I due fronti dell'impegno. In occasione della Giornata Mondiale del Rifugiato, SOS Villaggi dei Bambini ribadisce l'impegno - si legge in una nota diffusa - "verso i migranti e i rifugiati in Italia su due fronti: da una parte, l'accoglienza e l'inserimento sociale di Minori Stranieri Non Accompagnati  e giovani richiedenti asilo; dall'altra, interventi di protezione e integrazione per le famiglie migranti, nuclei composti da mamme con bambini. L'organizzazione apprezza, inoltre, le risposte del Governo e del Parlamento ad alcune importanti richieste sottoposte dal Tavolo Minori Migranti, di cui l'ONG è parte e che lavora per l'attuazione della legge 47, con riferimento al prolungamento dei permessi di soggiorno e della permanenza nelle strutture di accoglienza oltre i 18 anni fino a fine agosto. Rimangono, tuttavia - conclude la nota - alcune preoccupazioni legate all'ambito della presa in carico sanitaria dei minori non accompagnati privi di permesso di soggiorno e dei percorsi di tirocinio e inserimento lavorativo".

 

Etiopia, i rifugiati a Gambella sono 2/3 dei residenti. In Etiopia, 2 abitanti su 5 sono rifugiati. Con la pandemia che minaccia un sistema sanitario già fragile, Medici con l’Africa Cuamm sviluppa un approccio innovativo, per rispondere ai bisogni di entrambi i gruppi. Si considerano i rifugiati particolarmente a rischio per il Covid-19, perché vivono spesso in strutture sovraffollate, dove è difficile garantire misure di igiene minime. A Gambella, una regione particolarmente povera dell’Etiopia, queste considerazioni sono valide per tutti, non solo per i rifugiati.
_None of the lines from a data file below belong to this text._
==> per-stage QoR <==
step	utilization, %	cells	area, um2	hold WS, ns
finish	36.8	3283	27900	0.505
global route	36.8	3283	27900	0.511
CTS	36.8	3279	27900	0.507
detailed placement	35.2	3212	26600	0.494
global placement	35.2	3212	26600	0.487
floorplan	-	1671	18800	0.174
A marzo 2020 - riferiscono i cooperanti di CUAMM - la regione di Gambella ospitava oltre 315.000 rifugiati sud sudanesi: persone che negli ultimi anni sono scappate dalla guerra civile e sono state accolte dal governo etiope, a cui è stata data la possibilità di costruire la propria casa in campi dedicati. Vere e proprie città, sorte in pochi mesi. Ad oggi, la popolazione rifugiata nella regione di Gambella è pari ai due terzi di quella residente e non mancano le occasioni di contatto tra le persone, aspetto che con il coronavirus solleva preoccupazione.

 

Il Festival del Cinema dedicato. La prima edizione online di Biografilm Festival si è chiusa il 15 giugno scorso. Ma in occasione della Giornata Mondiale del Rifugiato indetta dalle Nazioni Unite, il festival torna a proporre un film del programma di quest'anno, per promuovere la cultura dell’accoglienza e riflettere sul valore dell’integrazione. Per tutta la giornata di sabato 20 giugno, sarà possibile vedere online il film We Were Not Born Refugees (No nacimos refugiados) di Claudio Zulian, appena presentato in anteprima mondiale a Biografilm. L'evento è organizzato da Biografilm Festival in collaborazione con WeWorld e con Terra di Tutti Film Festival, con il contributo della Fondazione del Monte di Bologna e Ravenna.